What the task asks:
Scan the entries below for "found" and copy each line that holds it.

Available records:
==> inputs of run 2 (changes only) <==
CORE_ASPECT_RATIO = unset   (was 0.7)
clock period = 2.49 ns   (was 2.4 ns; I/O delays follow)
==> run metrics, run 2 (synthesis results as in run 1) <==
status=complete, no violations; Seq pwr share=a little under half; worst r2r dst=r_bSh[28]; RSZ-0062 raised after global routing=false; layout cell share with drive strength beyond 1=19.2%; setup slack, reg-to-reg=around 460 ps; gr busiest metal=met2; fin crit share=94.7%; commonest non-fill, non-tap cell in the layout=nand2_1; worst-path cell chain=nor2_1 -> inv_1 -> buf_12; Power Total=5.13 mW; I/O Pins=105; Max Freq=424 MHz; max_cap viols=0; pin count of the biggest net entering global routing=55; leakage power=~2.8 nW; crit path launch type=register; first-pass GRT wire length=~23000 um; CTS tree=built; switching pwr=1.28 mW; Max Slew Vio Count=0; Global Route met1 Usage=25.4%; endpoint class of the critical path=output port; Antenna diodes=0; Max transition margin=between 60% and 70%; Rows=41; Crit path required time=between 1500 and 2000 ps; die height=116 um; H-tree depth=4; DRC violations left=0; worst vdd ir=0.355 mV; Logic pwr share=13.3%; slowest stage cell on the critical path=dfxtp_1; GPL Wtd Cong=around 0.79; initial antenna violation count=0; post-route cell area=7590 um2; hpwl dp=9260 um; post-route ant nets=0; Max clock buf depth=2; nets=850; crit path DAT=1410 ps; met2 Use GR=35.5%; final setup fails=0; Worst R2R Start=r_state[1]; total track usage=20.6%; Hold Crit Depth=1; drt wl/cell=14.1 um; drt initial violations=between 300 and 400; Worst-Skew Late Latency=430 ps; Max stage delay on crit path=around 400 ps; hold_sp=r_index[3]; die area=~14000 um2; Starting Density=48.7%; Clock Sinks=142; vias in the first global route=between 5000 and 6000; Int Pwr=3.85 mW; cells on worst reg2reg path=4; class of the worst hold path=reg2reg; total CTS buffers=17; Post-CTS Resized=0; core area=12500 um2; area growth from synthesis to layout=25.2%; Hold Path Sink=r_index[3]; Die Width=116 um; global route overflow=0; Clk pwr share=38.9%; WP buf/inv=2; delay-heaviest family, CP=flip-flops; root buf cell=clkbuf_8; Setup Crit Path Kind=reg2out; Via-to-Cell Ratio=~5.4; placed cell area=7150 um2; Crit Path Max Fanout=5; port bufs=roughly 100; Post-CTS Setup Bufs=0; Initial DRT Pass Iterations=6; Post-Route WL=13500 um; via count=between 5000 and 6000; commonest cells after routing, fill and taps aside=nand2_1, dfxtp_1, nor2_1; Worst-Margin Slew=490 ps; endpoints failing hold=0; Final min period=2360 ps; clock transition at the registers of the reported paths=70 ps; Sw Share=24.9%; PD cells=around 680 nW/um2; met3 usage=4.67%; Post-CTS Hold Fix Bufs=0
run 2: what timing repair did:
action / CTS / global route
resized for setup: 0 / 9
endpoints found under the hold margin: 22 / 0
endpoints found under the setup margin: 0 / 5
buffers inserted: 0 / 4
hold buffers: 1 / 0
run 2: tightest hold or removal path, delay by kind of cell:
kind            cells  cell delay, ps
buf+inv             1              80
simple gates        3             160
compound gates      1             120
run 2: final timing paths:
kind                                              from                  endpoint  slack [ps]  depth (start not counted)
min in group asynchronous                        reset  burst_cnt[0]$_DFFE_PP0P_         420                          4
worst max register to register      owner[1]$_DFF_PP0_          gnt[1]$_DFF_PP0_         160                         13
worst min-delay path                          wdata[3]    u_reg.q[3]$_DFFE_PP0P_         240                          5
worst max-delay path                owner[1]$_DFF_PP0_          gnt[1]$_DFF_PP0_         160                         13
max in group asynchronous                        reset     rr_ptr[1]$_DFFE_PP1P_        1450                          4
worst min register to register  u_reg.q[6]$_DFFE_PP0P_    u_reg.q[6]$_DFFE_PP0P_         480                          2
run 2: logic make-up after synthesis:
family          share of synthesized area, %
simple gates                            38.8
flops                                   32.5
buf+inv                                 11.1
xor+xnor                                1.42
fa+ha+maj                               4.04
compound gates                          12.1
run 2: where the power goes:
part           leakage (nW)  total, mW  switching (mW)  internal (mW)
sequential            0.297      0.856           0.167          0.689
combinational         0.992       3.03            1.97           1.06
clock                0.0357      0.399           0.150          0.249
**src/rtl/stack_pkg.sv**
```systemverilog
// Shared definitions for the microprogram sequencer stack: opcodes, FSM states
// and default widths.
package stack_pkg;

   localparam int DEF_DW = 12;
   localparam int DEF_AW = 3;

   localparam logic [1:0] CMD_NOP   = 2'b00;
   localparam logic [1:0] CMD_PUSH  = 2'b01;
   localparam logic [1:0] CMD_POP   = 2'b10;
   localparam logic [1:0] CMD_CLEAR = 2'b11;

   typedef enum logic {
      ST_IDLE     = 1'b0,
      ST_POP_WAIT = 1'b1
   } state_e;

endpackage

```
**src/rtl/upc_stack_ctrl.sv**
```systemverilog
// Subroutine/loop stack control: TOS held in a register, deeper entries spilled
// to an external single-port RAM with 1-cycle registered read data.
module upc_stack_ctrl
   import stack_pkg::*;
#(
   parameter int DW    = DEF_DW,
   parameter int AW    = DEF_AW,
   parameter int DEPTH = 5
) (
   input  logic          clk,
   input  logic          rst_n,
   input  logic [1:0]    cmd,
   input  logic          cmd_valid,
   output logic          cmd_ready,
   input  logic [DW-1:0] push_data,
   output logic [DW-1:0] tos,
   output logic [3:0]    count,
   output logic          full_n,
   output logic          empty,
   output logic          ovf,
   output logic          unf,
   output logic          mem_we,
   output logic [AW-1:0] mem_addr,
   output logic [DW-1:0] mem_din,
   input  logic [DW-1:0] mem_dout
);

   localparam logic [3:0] DEPTH_C = 4'(DEPTH);

   state_e        r_state;
   logic [DW-1:0] r_tos;
   logic [3:0]    r_count;
   logic          r_full_n;
   logic          r_empty;
   logic          r_ovf;
   logic          r_unf;
   logic          r_cmd_ready;

   logic          w_accept;
   logic          w_is_full;
   logic          w_is_empty;
   logic [3:0]    w_count_nxt;
   logic          w_mem_we;
   logic [AW-1:0] w_mem_addr;
   logic [DW-1:0] w_mem_din;

   assign w_accept   = cmd_valid && r_cmd_ready;
   assign w_is_full  = (r_count == DEPTH_C);
   assign w_is_empty = (r_count == 4'd0);

   // RAM port drive: the spill write and the pop read address are both issued
   // in the accept cycle so the read data is ready during POP_WAIT.
   always_comb begin
      // NOTE: every combinational output gets a default first so no path can
      // leave it unassigned and infer a latch.
      w_mem_we   = 1'b0;
      w_mem_addr = '0;
      w_mem_din  = '0;
      if (w_accept) begin
         case (cmd)
            CMD_PUSH: begin
               if (!w_is_empty && !w_is_full) begin
                  w_mem_we   = 1'b1;
                  w_mem_addr = AW'(r_count - 4'd1);
                  w_mem_din  = r_tos;
               end
            end
            CMD_POP: begin
               if (r_count >= 4'd2) begin
                  w_mem_addr = AW'(r_count - 4'd2);
               end
            end
            default: ;
         endcase
      end
   end

   always_comb begin
      w_count_nxt = r_count;
      if (r_state == ST_POP_WAIT) begin
         w_count_nxt = r_count - 4'd1;
      end else if (w_accept) begin
         case (cmd)
            CMD_PUSH:  if (!w_is_full) w_count_nxt = r_count + 4'd1;
            CMD_POP:   if (r_count == 4'd1) w_count_nxt = 4'd0;
            CMD_CLEAR: w_count_nxt = 4'd0;
            default:   ;
         endcase
      end
   end

   always_ff @(posedge clk or negedge rst_n) begin
      if (!rst_n) begin
         r_state     <= ST_IDLE;
         r_tos       <= '0;
         r_count     <= 4'd0;
         r_full_n    <= 1'b1;
         r_empty     <= 1'b1;
         r_ovf       <= 1'b0;
         r_unf       <= 1'b0;
         r_cmd_ready <= 1'b1;
      end else begin
         // NOTE: non-blocking assignments throughout, so every register sees
         // the pre-edge values of the others regardless of statement order.
         r_count  <= w_count_nxt;
         r_full_n <= (w_count_nxt != DEPTH_C);
         r_empty  <= (w_count_nxt == 4'd0);
         r_ovf    <= 1'b0;
         r_unf    <= 1'b0;
         case (r_state)
            ST_IDLE: begin
               if (w_accept) begin
                  case (cmd)
                     CMD_PUSH: begin
                        r_tos <= push_data;
                        r_ovf <= w_is_full;
                     end
                     CMD_POP: begin
                        if (r_count >= 4'd2) begin
                           r_state     <= ST_POP_WAIT;
                           r_cmd_ready <= 1'b0;
                        end else if (r_count == 4'd1) begin
                           r_tos <= '0;
                        end else begin
                           r_unf <= 1'b1;
                        end
                     end
                     CMD_CLEAR: r_tos <= '0;
                     default:   ;
                  endcase
               end
            end
            ST_POP_WAIT: begin
               r_tos       <= mem_dout;
               r_state     <= ST_IDLE;
               r_cmd_ready <= 1'b1;
            end
            default: begin
               r_state     <= ST_IDLE;
               r_cmd_ready <= 1'b1;
            end
         endcase
      end
   end

   assign cmd_ready = r_cmd_ready;
   assign tos       = r_tos;
   assign count     = r_count;
   assign full_n    = r_full_n;
   assign empty     = r_empty;
   assign ovf       = r_ovf;
   assign unf       = r_unf;
   assign mem_we    = w_mem_we;
   assign mem_addr  = w_mem_addr;
   assign mem_din   = w_mem_din;

endmodule

```
## config.mk

```make
export PLATFORM = sky130hd
export DESIGN_NAME = udp_pixel_parser_flat
export DESIGN_NICKNAME = d
export VERILOG_FILES = /design/src/rtl/udp_pixel_parser_pkg.sv /design/src/rtl/udp_pixel_parser_if.sv /design/src/rtl/udp_pixel_parser_px_expand.sv /design/src/rtl/udp_pixel_parser.sv /design/src/flat_wrapper.sv
export SDC_FILE = /design/constraint.sdc
export NUM_CORES = 1
export LEC_CHECK = 0
export CAP_MARGIN = 40
export CORE_MARGIN = 2
export CORE_UTILIZATION = 46
export CTS_BUF_LIST = sky130_fd_sc_hd__clkbuf_4
export DETAILED_ROUTE_END_ITERATION = 7
export GPL_TIMING_DRIVEN = 0
export HOLD_SLACK_MARGIN = 0.03
export PLACE_DENSITY = 0.72
export REMOVE_ABC_BUFFERS = 1
export SETUP_SLACK_MARGIN = 0.3
export SYNTH_ARGS = -nofsm -noshare
export SYNTH_HDL_FRONTEND = slang
export SYNTH_SLANG_ARGS = --single-unit
```

## constraint.sdc

```tcl
create_clock -name i_clk -period 5.3 [get_ports i_clk]
set_input_delay 1.06 -clock i_clk [delete_from_list [all_inputs] [get_ports i_clk]]
set_output_delay 1.06 -clock i_clk [all_outputs]
set_load 0.1 [all_outputs]
```
### src/rtl/pulse_period_meter_if.sv
// Control and result signals of the pulse period meter; the block sits on the
// slave side, whoever drives the pulse train and reference sits on the master side.
interface pulse_period_meter_if
    import pulse_period_meter_pkg::*;
#(
    parameter int W = PPM_W
);
    logic         enable;
    logic         pulse_in;
    logic [W-1:0] expected;
    logic [W-1:0] period_out;
    logic         period_valid;
    logic         in_range;
    logic         timeout;

    modport master (
        output enable, pulse_in, expected,
        input  period_out, period_valid, in_range, timeout
    );

    modport slave (
        input  enable, pulse_in, expected,
        output period_out, period_valid, in_range, timeout
    );
endinterface

### src/rtl/pulse_period_meter_rise.sv
// Registered rising-edge detector: rise is high in the cycle the input first
// goes high, using the input's value from the previous clock.
module rise_detect (
    input  logic default_clk,
    input  logic resetn,
    input  logic in,
    output logic rise
);
    logic prev;

    always_ff @(posedge default_clk) begin
        if (!resetn) prev <= 1'b0;
        else         prev <= in;
    end

    assign rise = in & ~prev;
endmodule

### src/rtl/pulse_period_meter.sv
// Measures the distance in clocks between consecutive rising edges of a pulse
// train, checks it against a reference, and flags a stalled source.
module pulse_period_meter
    import pulse_period_meter_pkg::*;
#(
    parameter int W   = PPM_W,
    parameter int TOL = 0
) (
    input  logic                 default_clk,
    input  logic                 resetn,
    pulse_period_meter_if.slave  bus
);
    localparam logic [W-1:0] CNT_MAX = '1;
    localparam logic [W-1:0] CNT_ONE = W'(1);
    localparam logic [W:0]   TOL_W   = (W+1)'(TOL);

    logic         rise;
    state_t       state, state_nxt;
    logic [W-1:0] counter, counter_nxt;
    logic [W-1:0] period_q, period_nxt;
    logic         valid_q, valid_nxt;
    logic         inr_q, inr_nxt;
    logic         to_q, to_nxt;

    logic [W:0]   cnt_x, exp_x, diff;
    logic         in_range_now;

    rise_detect u_rise (
        .default_clk (default_clk),
        .resetn      (resetn),
        .in          (bus.pulse_in),
        .rise        (rise)
    );

    // One extra bit so the difference can never wrap.
    assign cnt_x        = {1'b0, counter};
    assign exp_x        = {1'b0, bus.expected};
    assign diff         = (cnt_x >= exp_x) ? (cnt_x - exp_x) : (exp_x - cnt_x);
    assign in_range_now = (diff <= TOL_W);

    always_comb begin
        state_nxt   = state;
        counter_nxt = counter;
        period_nxt  = period_q;
        valid_nxt   = 1'b0;
        inr_nxt     = inr_q;
        to_nxt      = to_q;
        if (!bus.enable) begin
            state_nxt   = IDLE;
            counter_nxt = '0;
            to_nxt      = 1'b0;
        end else begin
            unique case (state)
                IDLE: begin
                    counter_nxt = '0;
                    state_nxt   = ARMED;
                end
                ARMED: begin
                    if (rise) begin
                        counter_nxt = CNT_ONE;
                        state_nxt   = MEAS;
                    end
                end
                MEAS: begin
                    // A rise on the saturated count is still a valid period.
                    if (rise) begin
                        period_nxt  = counter;
                        valid_nxt   = 1'b1;
                        inr_nxt     = in_range_now;
                        to_nxt      = 1'b0;
                        counter_nxt = CNT_ONE;
                    end else if (counter == CNT_MAX) begin
                        to_nxt      = 1'b1;
                        counter_nxt = '0;
                        state_nxt   = ARMED;
                    end else begin
                        counter_nxt = counter + CNT_ONE;
                    end
                end
                default: begin
                    state_nxt   = IDLE;
                    counter_nxt = '0;
                end
            endcase
        end
    end

    always_ff @(posedge default_clk) begin
        if (!resetn) begin
            state    <= IDLE;
            counter  <= '0;
            period_q <= '0;
            valid_q  <= 1'b0;
            inr_q    <= 1'b0;
            to_q     <= 1'b0;
        end else begin
            state    <= state_nxt;
            counter  <= counter_nxt;
            period_q <= period_nxt;
            valid_q  <= valid_nxt;
            inr_q    <= inr_nxt;
            to_q     <= to_nxt;
        end
    end

    assign bus.period_out   = period_q;
    assign bus.period_valid = valid_q;
    assign bus.in_range     = inr_q;
    assign bus.timeout      = to_q;
endmodule

### src/flat_wrapper.sv
// flat-port wrapper written by rule: the top's interface ports become plain ports
module pulse_period_meter_flat import pulse_period_meter_pkg::*;
#(
    parameter int W   = PPM_W,
    parameter int TOL = 0
)
  (default_clk, resetn, bus_enable, bus_pulse_in, bus_expected, bus_period_out, bus_period_valid, bus_in_range, bus_timeout);
  pulse_period_meter_if #(.W(W)) bus_i ();
  input  logic default_clk;
  input  logic resetn;
  input wire logic [$bits(bus_i.enable)-1:0] bus_enable;
  input wire logic [$bits(bus_i.pulse_in)-1:0] bus_pulse_in;
  input wire logic [$bits(bus_i.expected)-1:0] bus_expected;
  output wire logic [$bits(bus_i.period_out)-1:0] bus_period_out;
  output wire logic [$bits(bus_i.period_valid)-1:0] bus_period_valid;
  output wire logic [$bits(bus_i.in_range)-1:0] bus_in_range;
  output wire logic [$bits(bus_i.timeout)-1:0] bus_timeout;
  assign bus_i.enable = bus_enable;
  assign bus_i.pulse_in = bus_pulse_in;
  assign bus_i.expected = bus_expected;
  assign bus_period_out = bus_i.period_out;
  assign bus_period_valid = bus_i.period_valid;
  assign bus_in_range = bus_i.in_range;
  assign bus_timeout = bus_i.timeout;
  pulse_period_meter #(.W(W), .TOL(TOL)) u_core (.default_clk(default_clk), .resetn(resetn), .bus(bus_i));
endmodule
### config.mk
export PLATFORM = sky130hd
export DESIGN_NAME = pulse_period_meter_flat
export DESIGN_NICKNAME = d
export VERILOG_FILES = /design/src/rtl/pulse_period_meter_pkg.sv /design/src/rtl/pulse_period_meter_if.sv /design/src/rtl/pulse_period_meter_rise.sv /design/src/rtl/pulse_period_meter.sv /design/src/flat_wrapper.sv
export SDC_FILE = /design/constraint.sdc
export NUM_CORES = 1
export LEC_CHECK = 0
export ABC_CLOCK_PERIOD_IN_PS = 9230
export CAP_MARGIN = 10
export CORE_MARGIN = 4
export CORE_UTILIZATION = 40
export CTS_BUF_LIST = sky130_fd_sc_hd__clkbuf_4 sky130_fd_sc_hd__clkbuf_8
export DETAILED_ROUTE_END_ITERATION = 8
export DONT_BUFFER_PORTS = 1
export PLACE_DENSITY = 0.56
export SLEW_MARGIN = 0
export SYNTH_ARGS = -nofsm -noshare
export SYNTH_HDL_FRONTEND = slang
export SYNTH_HIERARCHICAL = 1
export SYNTH_SLANG_ARGS = --single-unit
### constraint.sdc
create_clock -name default_clk -period 9.23 [get_ports default_clk]
set_input_delay 0.923 -clock default_clk [delete_from_list [all_inputs] [get_ports default_clk]]
set_output_delay 0.923 -clock default_clk [all_outputs]
set_load 0.05 [all_outputs]
$ cat src/rtl/multiplicador_pkg.sv
// Shared definitions for the shift-and-add multiplier.
//   state_e    : control FSM state encoding (3 bits)
//   cnt_width  : bit width of the iteration counter for a given operand width
package multiplicador_pkg;

  typedef enum logic [2:0] {
    StIdle  = 3'd0,
    StEval  = 3'd1,
    StAdd   = 3'd2,
    StShift = 3'd3,
    StFix   = 3'd4,
    StDone  = 3'd5
  } state_e;

  // Counter must hold the value WIDTH itself, hence the +1.
  function automatic int unsigned cnt_width(input int unsigned w);
    return $clog2(w + 1);
  endfunction

endpackage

Answer:
endpoints found under the hold margin: 22 / 0
endpoints found under the setup margin: 0 / 5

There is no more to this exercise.